The First Hundred Years is the first ongoing television soap opera in the United States that began as a daytime serial, airing on CBS from December 4, 1950 until June 27, 1952.

A previous daytime drama on NBC, These Are My Children, aired in 1949 but only lasted one month, and NBC's Hawkins Falls began in June 1950 as a primetime soap and didn't move to daytime until April 1951.

The show began with the wedding of Chris Thayer and Connie Martin, which lasted for the first week of episodes. The couple settled down in a huge, unkept white elephant mansion, a present from Connie's father.

The series did not succeed due to very low viewership, as few American households had television sets, and fewer still watched during the afternoon.
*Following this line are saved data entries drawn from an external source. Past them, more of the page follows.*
## indigo
==> flow/design.v <==
`timescale 1ns/10ps
module CannyEdge(dAddrRegRow, dAddrRegCol, bWE, bCE, InData, OutData,
	OPMode, bOPEnable, dReadReg, dWriteReg,	tclk, rst_b);
	input 	[2:0]				dAddrRegRow, dAddrRegCol;
	input						bWE, bCE;
	input 	[8-1:0] 	InData;
	output	[8-1:0] 	OutData;
	reg		[8-1:0] 	OutData;
	input 	[2:0]				OPMode;
	input 						bOPEnable;
	input 	[3:0]				dReadReg, dWriteReg;
	input						tclk, rst_b;
	reg 	[8-1:0]	regX[0:24];	 
	reg 	[8-1:0]	regY6;		 
	reg 	[8-1:0]	regZ[0:12];	 
	wire	[5:0]			wIdx = dAddrRegRow*3'd5 + dAddrRegCol;	 
	wire	[8-1:0]	gf[0:24];	 
	reg 	[8-1:0]	Out_gf, Out_gradient, Out_direction, Out_bThres;
	parameter		dThresHigh = 15;
	parameter		dThresLow = 10;
	parameter		dWidth = 200;
	parameter		dHeight = 200;
	reg			[14:0]	tpSum;
	reg			[1:0]	IntSignal;
	reg signed [31:0]	Gx, Gy, fGx, fGy;
	reg signed	[1:0]	dx, dy;
	integer	k;
	assign gf[0] =1;  assign gf[1] =3;  assign gf[2] =4;  assign gf[3] =3;  assign gf[4] =1;
	assign gf[5] =3;  assign gf[6] =7;  assign gf[7] =10; assign gf[8] =7;  assign gf[9] =3;
	assign gf[10]=4;  assign gf[11]=10; assign gf[12]=16; assign gf[13]=10; assign gf[14]=4;
	assign gf[15]=3;  assign gf[16]=7;  assign gf[17]=10; assign gf[18]=7;  assign gf[19]=3;
	assign gf[20]=1;  assign gf[21]=3;  assign gf[22]=4;  assign gf[23]=3;  assign gf[24]=1;
	always @(posedge tclk or negedge rst_b)
	begin
		if(!rst_b) begin
			IntSignal <= 2'b00;
		end
		else if(bCE==1'b0 && bWE==1'b0) 
		begin
			if(dWriteReg == 0)
				regX[wIdx] <= InData;
			else if(dWriteReg == 1) begin
				if(wIdx == 6)
					regY6 <= InData;
			end
			else if(dWriteReg == 2) begin
				if(wIdx <= 12)
					regZ[wIdx] <= InData;
			end
		end
		else if(bCE==1'b0 && bWE==1'b1)
		begin
			if(dReadReg == 0)
				OutData <= Out_gf;
			else if(dReadReg == 1)
				OutData <= Out_gradient;
			else if(dReadReg == 2)
				OutData <= Out_direction;
			else if(dReadReg == 3)
				OutData <= Out_gradient;
			else if(dReadReg == 4)
				OutData <= Out_bThres;
			else
				OutData <= OutData;
		end
		else
		begin
			if(bOPEnable==1'b0)
			begin
				if(OPMode == 0)
				begin
					if(IntSignal == 2'b00)	begin
						tpSum <= (gf[0]*regX[0]+gf[1]*regX[1]+gf[2]*regX[2]+gf[3]*regX[3]+gf[4]*regX[4]+gf[5]*regX[5]+gf[6]*regX[6]+gf[7]*regX[7]+gf[8]*regX[8]+gf[9]*regX[9]+gf[10]*regX[10]+gf[11]*regX[11]+gf[12]*regX[12]+gf[13]*regX[13]+gf[14]*regX[14]+gf[15]*regX[15]+gf[16]*regX[16]+gf[17]*regX[17]+gf[18]*regX[18]+gf[19]*regX[19]+gf[20]*regX[20]+gf[21]*regX[21]+gf[22]*regX[22]+gf[23]*regX[23]+gf[24]*regX[24]);
						IntSignal <= 2'b01;
					end
					else if(IntSignal == 2'b01) begin
						Out_gf <= tpSum >> 7;				 
					end
					else begin
						Out_gf <= Out_gf;
						IntSignal <= IntSignal;
					end
				end
				else if(OPMode == 1)
				begin
					if(IntSignal == 2'b00)	begin
						Gx <= -regX[0]-2*regX[5]-regX[10]+regX[2]+2*regX[7]+regX[12];
						Gy <= +regX[0]+2*regX[1]+regX[2]-regX[10]-2*regX[11]-regX[12];
						IntSignal <= 2'b01;
					end
					else if(IntSignal == 2'b01) begin
						if(Gx >= 0 && Gy >= 0)
							Out_gradient <= (Gx+Gy)/8;
						else if(Gx < 0 && Gy >=0)
							Out_gradient <= (-Gx+Gy)/8;
						else if(Gx >= 0 && Gy < 0)
							Out_gradient <= (Gx-Gy)/8;
						else if(Gx < 0 && Gy < 0)
							Out_gradient <= (-Gx-Gy)/8;
						else
							Out_gradient <= Out_gradient;
						IntSignal <= 2'b10;
					end	
					else if(IntSignal == 2'b10) begin
						if(Gy < 0)
						begin
							fGx <= -Gx;
							fGy <= -Gy;
						end
						else
						begin
							fGx <= Gx;
							fGy <= Gy;
						end
						IntSignal <= 2'b11;
					end
					else if(IntSignal == 2'b11) begin
						if(fGx >=0)
						begin
							if(fGy <= fGx>>1)  
								Out_direction <= 0;
							else if(fGy > fGx>>1 && fGy <= fGx*25/10)  
								Out_direction <= 45;
							else if(fGy > fGx*25/10)
								Out_direction <= 90;
							else
								Out_direction <= Out_direction;
						end
						else  
						begin
							if(fGy <= -fGx>>1)
								Out_direction <= 0;
							else if(fGy > -fGx>>1 && fGy <= -fGx*25/10)
								Out_direction <= 135;
							else if(fGy > -fGx*25/10)
								Out_direction <= 90;
							else
								Out_direction <= Out_direction;
						end
						IntSignal <= IntSignal;
					end
				end
				else if(OPMode == 2)
				begin
					if(IntSignal == 2'b00) begin
						if(regY6 == 0) begin
							dx <= 1;
							dy <= 0;
						end
						else if(regY6 == 45) begin
							dx <= -1;
							dy <= 1;
						end
						else if(regY6 == 90) begin
							dx <= 0;
							dy <= 1;
						end
						else if(regY6 == 135) begin
							dx <= 1;
							dy <= 1;
						end
						else begin
							dx <= 0; 
							dy <= 0; 
						end
						IntSignal <= 2'b01;
					end
					else if(IntSignal == 2'b01) begin
						if(regX[6] < regX[6-5*dy-dx] | regX[6] < regX[6+5*dy+dx])
							regX[6] <= 0;
						IntSignal <= IntSignal;
						Out_gradient <= regX[6];
					end
				end
				else if(OPMode == 3)
				begin
					if(IntSignal == 2'b00) begin
						if(regY6 == 0) begin
							dx <= 1;
							dy <= 0;
						end
						else if(regY6 == 45) begin
							dx <= -1;
							dy <= 1;
						end
						else if(regY6 == 90) begin
							dx <= 0;
							dy <= 1;
						end
						else if(regY6 == 135) begin
							dx <= 1;
							dy <= 1;
						end
						else begin
							dx <= 0; 
							dy <= 0; 
						end
						IntSignal <= 2'b01;
					end	
					else if(IntSignal == 2'b01) begin
						if(regX[6] >= dThresHigh)		 
							Out_bThres <= 1;
						else if(regX[6] <= dThresLow)	 
							Out_bThres <= 0;
						else							 
						begin
							if(regX[6-5*dy-dx] >= dThresHigh || regX[6+5*dy+dx] >= dThresHigh)
								Out_bThres <= 1;
							else if(regZ[6-5*dy-dx] == 1 || regZ[6+5*dy+dx] == 1)
								Out_bThres <= 1;
							else
								Out_bThres <= 0;
						end
						IntSignal <= IntSignal;
					end
				end
			end	
			else  
				IntSignal <= 2'b00;
		end  
	end
endmodule
clock: 15.2 ns
lec_check: 0
cap_margin: 20
cell_pad_in_sites_global_placement: 1
core_margin: 2
core_utilization: 40
cts_cluster_size: 100
place_density: 0.66
slew_margin: 20
run.sh (not shown) runs the stock make flow with config.mk's settings and CLKGATE_MAP_FILE=.
indigo finished all stages; layout check result: FAIL, due to negative setup slack.
### indigo -> nickel
Settings: CTS_CLUSTER_SIZE now 74, was 100; PLACE_DENSITY no longer set, was 0.66; TNS_END_PERCENT now 80, previously not set; MAX_ROUTING_LAYER now met4, previously not set; ABC_AREA now 1, previously not set; CORE_UTILIZATION now 66, was 40; CELL_PAD_IN_SITES_GLOBAL_PLACEMENT no longer set, was 1; the clock period (ns, I/O delays scaled along) now 16.7, was 15.2.
## What came out
- [nickel] flow finished | final checks: failed | reasons: negative setup slack
- Layout overhead on the synthesized area, nickel and indigo: lower on nickel
- The final reports for nickel and indigo show sequential share of layout area higher in the former.
Inputs modified between nickel and maple:
Settings: removing ABC_AREA (formerly 1); removing TNS_END_PERCENT (formerly 80); removing CTS_CLUSTER_SIZE (formerly 74); setting SETUP_SLACK_MARGIN to 5.0 for the first time; setting CORE_ASPECT_RATIO to 1.16 for the first time; setting MIN_ROUTING_LAYER to met1 for the first time; changing the clock period (ns, I/O delays scaled along) from 16.7 to 18.3.
--- outcome ---
nickel -> maple: non-clock buffer count increased by more than a quarter
Looking at maple and nickel, the clock insertion delay at the later pin of the skew report is a wash.
maple had finished all stages when the layout checks came back failing, citing negative setup slack.
Number of placement rows (maple vs. nickel) increases by more than 10%
Die area (maple vs. nickel) increases by a few percent
Going from nickel to maple, worst-case setup margin in the final layout went up by 1.61 ns, wire length went up by 9.3%, peak fanout along the critical path went up by 3, hold slack was more or less identical.
maple vs. nickel: maximum frequency ~0 delta; post-synthesis net count dropped about 6.6%.
What lagoon does differently from maple at the input level:
Settings: MIN_ROUTING_LAYER no longer set, was met1; CORE_ASPECT_RATIO no longer set, was 1.16; CTS_CLUSTER_DIAMETER now 57, previously not set; CORE_UTILIZATION now 72, was 66; PLACE_DENSITY now 0.66, previously not set; the clock period (ns, I/O delays scaled along) now 19.5, was 18.3.
==> results <==
For lagoon, the flow was terminated by a tool error in 5_1_grt and produced no final design. From lagoon to maple, post-synthesis cell type count did not move at all. In lagoon the total number of placement rows turned out 14 lower than in maple. Diff maple -> lagoon: yosys stat chip area level; instance area at placement moved down; total instance count after detailed placement moved down; pre-placement core utilization moved up; die area moved down. Port buffer count: lagoon vs maple identical. Comparing lagoon and maple, the higher number of clock buffers inserted by TritonCTS was measured on lagoon. Looking at post-DP HPWL, lagoon sits 6.1% lower than maple does. From maple to lagoon, maximum level of the CTS H-tree did not move at all.
For onyx, these inputs were changed with respect to lagoon:
Settings: clearing MAX_ROUTING_LAYER, which used to be met4; clearing CTS_CLUSTER_DIAMETER, which used to be 57; clearing PLACE_DENSITY, which used to be 0.66; swapping 72 for 66 in CORE_UTILIZATION; clearing SETUP_SLACK_MARGIN, which used to be 5.0; swapping 19.5 for 17.6 in the clock period (ns, I/O delays scaled along).
==> results <==
- onyx: complete, dirty (negative setup slack)
- Going from lagoon to onyx, and-or/or-and share of the synthesized area held, core footprint moved up, row count +5, instance area at placement has increased, maximum buffer depth of the clock tree about even.
- Vertical die dimension was lower in the run labelled lagoon.
- The run showing the greater share of the core filled by cells before placement is lagoon.
- NOTE die size lagoon->onyx increased by a little under 10%
Input-level comparison between tundra and onyx:
Settings: CORE_UTILIZATION changed from 66 to 40; the clock period (ns, I/O delays scaled along) changed from 17.6 to 23.6.
==> comparison <==
- tundra: PASS, flow complete, no timing, DRC or antenna violations
- Between onyx and tundra, the clock latency on the worst-skew pair figures differ only marginally.
- Diff onyx -> tundra: area of the placeable core rose 65%, die outline area rose 64%.
- Compared with onyx, in tundra final worst-path setup slack has increased, first-iteration DRC count fell 55%.
- tundra improves on onyx in routed wire length.

* * *

// CannyEdge: RTL as listed in full above, without the edits since
export LEC_CHECK = 0
export ABC_AREA = 1
export CAP_MARGIN = 20
export CORE_MARGIN = 2
export CORE_UTILIZATION = 70
export SLEW_MARGIN = 20
create_clock -name core_clock -period 16.5 [get_ports {tclk}]
The baseline did not get past global routing, error GRT-0232.
Edit:
Settings changed: CORE_UTILIZATION 70 to 72, PLACE_DENSITY from default to 0.42.
Clock period 16.5 ns to 20.8 ns, I/O delays scaled along.
The changed run completed without violations. Synthesized area stays the same. Die size shrinks by about 2.7%. Synthesized cell count does not change.
Edit:
Settings changed: CTS_CLUSTER_DIAMETER from default to 200, SETUP_SLACK_MARGIN from default to 0.08.
Clock period 20.8 ns to 12.1 ns, I/O delays scaled along.
Effect: The new run died in global routing on GRT-0116; synthesized cell count stays the same; die size is unchanged; area after synthesis is unchanged.
Edit:
Settings changed: ABC_AREA 1 to default, CORE_UTILIZATION 72 to 71, CTS_CLUSTER_DIAMETER 200 to 57, PLACE_DENSITY 0.42 to default, SETUP_SLACK_MARGIN 0.08 to 5.0.
Clock period 12.1 ns to 19.5 ns, I/O delays scaled along.
=>
- This time the run produced a clean layout
- die area climbs by a few percent
- area after synthesis goes up by a few percent
- synthesized cell count fell by a little under a tenth
Edit:
Settings changed: ABC_AREA from default to 1, CORE_UTILIZATION 71 to 72, CTS_CLUSTER_DIAMETER 57 to 361, PLACE_DENSITY from default to 0.42, SETUP_SLACK_MARGIN 5.0 to default.
Clock period 19.5 ns to 20.4 ns, I/O delays scaled along.
What happened:
- With this change the flow finished with setup timing left
- cell count rose by 4.6%
- clock skew went up by 0.015 ns
- first-iteration DRC count shrinks by 15%
- core utilization fell by 2.1 points
- cell area drops by 8.1%
- routed wire length went down by 7.4%

* * *

build 83:
RTL: the design.v shown in full above, as it stands there.
Settings: LEC_CHECK=0, ABC_AREA=1, CAP_MARGIN=20, CORE_MARGIN=2, CORE_UTILIZATION=72, CTS_CLUSTER_SIZE=10, PLACE_DENSITY_LB_ADDON=0.01, SETUP_SLACK_MARGIN=-0.28, SLEW_MARGIN=20; clock period 14.3 ns.
Build 83 | ERROR | global routing (5_1_grt)
[inputs] build 40 vs build 83
Settings: an added PLACE_DENSITY of 0.42; a deleted PLACE_DENSITY_LB_ADDON that had been 0.01; an added CTS_CLUSTER_DIAMETER of 200; a change of CTS_CLUSTER_SIZE from 10 to 34; a change of SETUP_SLACK_MARGIN from -0.28 to 3.46; a change of the clock period (ns, I/O delays scaled along) from 14.3 to 12.1.
Notes after the runs:
For build 40, the flow was terminated by a tool error in global routing (5_1_grt) and produced no final design. Of build 83 and build 40, build 40 shows the higher setup fix buffers added after clock tree synthesis, with build 83 below it. Going from build 83 to build 40, unique cell type count in the Yosys netlist held steady, number of clock buffers inserted by TritonCTS down 38. | cell count after placement | build 83 vs build 40 | ≈ equal |. As far as area after synthesis goes, build 83 and build 40 are indistinguishable; the numbers are identical. Delta (build 40 minus build 83): async set or reset register ratio after synthesis essentially unchanged; weighted congestion at the end of routability-driven global placement shows an increase of 0.73%.
What build 88 does differently from build 40 at the input level:
Settings: SETUP_SLACK_MARGIN: 3.46 -> 3.36; CTS_CLUSTER_DIAMETER: 200 -> unset; PLACE_DENSITY: 0.42 -> unset; CTS_CLUSTER_SIZE: 34 -> unset; CORE_UTILIZATION: 72 -> 40; ABC_AREA: 1 -> unset; the clock period (ns, I/O delays scaled along): 12.1 -> 23.6.
[summary]
- Having completed the whole flow, build 88 delivered a layout that passed the timing, DRC and antenna checks.
- Build 88 ends up with a routability congestion estimate that is about 14% lower than in build 40.
- | die height | lower: build 40 |
- Between build 40 and build 88, final HPWL from detailed placement increased.
- In build 88 relative to build 40, number of library cell types mapped by synthesis had gone up by more than half.
Input changes introduced in build 80 (baseline for comparison: build 88):
Settings: changing SETUP_SLACK_MARGIN from 3.36 to 1.32; setting CTS_CLUSTER_DIAMETER to 200 for the first time; changing CORE_UTILIZATION from 40 to 72; changing the clock period (ns, I/O delays scaled along) from 23.6 to 12.1.
Findings:
Build 80 did not make it past global routing (5_1_grt), where a tool error ended it.
Area of the die improves in build 80 relative to build 88.
Going from build 88 to build 80, die span in y went down; number of buffers inserted during clock tree synthesis now sits lower.
The following lists how build 43 was set up differently from build 80:
Settings: SETUP_SLACK_MARGIN removed (was 1.32); CTS_CLUSTER_DIAMETER removed (was 200); CORE_UTILIZATION changed from 72 to 40; the clock period (ns, I/O delays scaled along) changed from 12.1 to 30.0.
Notes after the runs:
- Placeable core area in build 43 is 81% higher than in build 80
- Build 43 ran to completion and came out clean on the timing, DRC and antenna checks.
- Build 80 → build 43: last weighted congestion value of the routability-driven placer lower; post-synthesis async set-or-reset flop share ~0 delta; worst setup slack before clock tree synthesis increased 13910 ps.
- Sort build 80 and build 43 by placed cell count, descending, and build 80 comes first.
- Comparing build 80 and build 43, the higher post-placement cell area is on build 80.
- Build 43 vs build 80: initial standard-cell utilization of the core down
The series was replaced with the television version of Guiding Light, which would prove to be much more successful, airing for 57 years (72 years total when its 15-year run on radio is taken into account).

==Cast==
- Chris Thayer - Jimmy Lydon
- Connie Thayer - Olive Stacey, Anne Sargent (later)
- Mr. Thayer (Chris's father) - Dan Tobin
- Mrs. Thayer (Chris's mother) - Valerie Cossart
- Mr. Martin (Connie's father) - Robert Armstrong
- Mrs. Martin (Connie's mother) - Nana Bryant
- Margie (Connie's sister) - Nancy Malone

==Background==
The First Hundred Years was an ABC radio program in 1949, described as a "new angle domestic situation comedy". Sam Edwards and Barbara Eiler portrayed Chris and Connie Thayer. The supporting cast included Bea Benaderet, Joseph Kearns, Myra Marsh, and Earle Ross. The announcer was Owen James.

A television episode, "The First Hundred Years", was broadcast on The Silver Theatre on CBS on May 1, 1950, starring Barbara Whiting, William Frawley, Lydon, and Allene Roberts. The Bigelow Theatre broadcast it on March 11, 1951. The trade publication Billboard reported that CBS won "the network battle for the highly important Procter & Gamble daytime television billings" and that Benton & Bowles advertising agency won "a three-way scramble" for the account.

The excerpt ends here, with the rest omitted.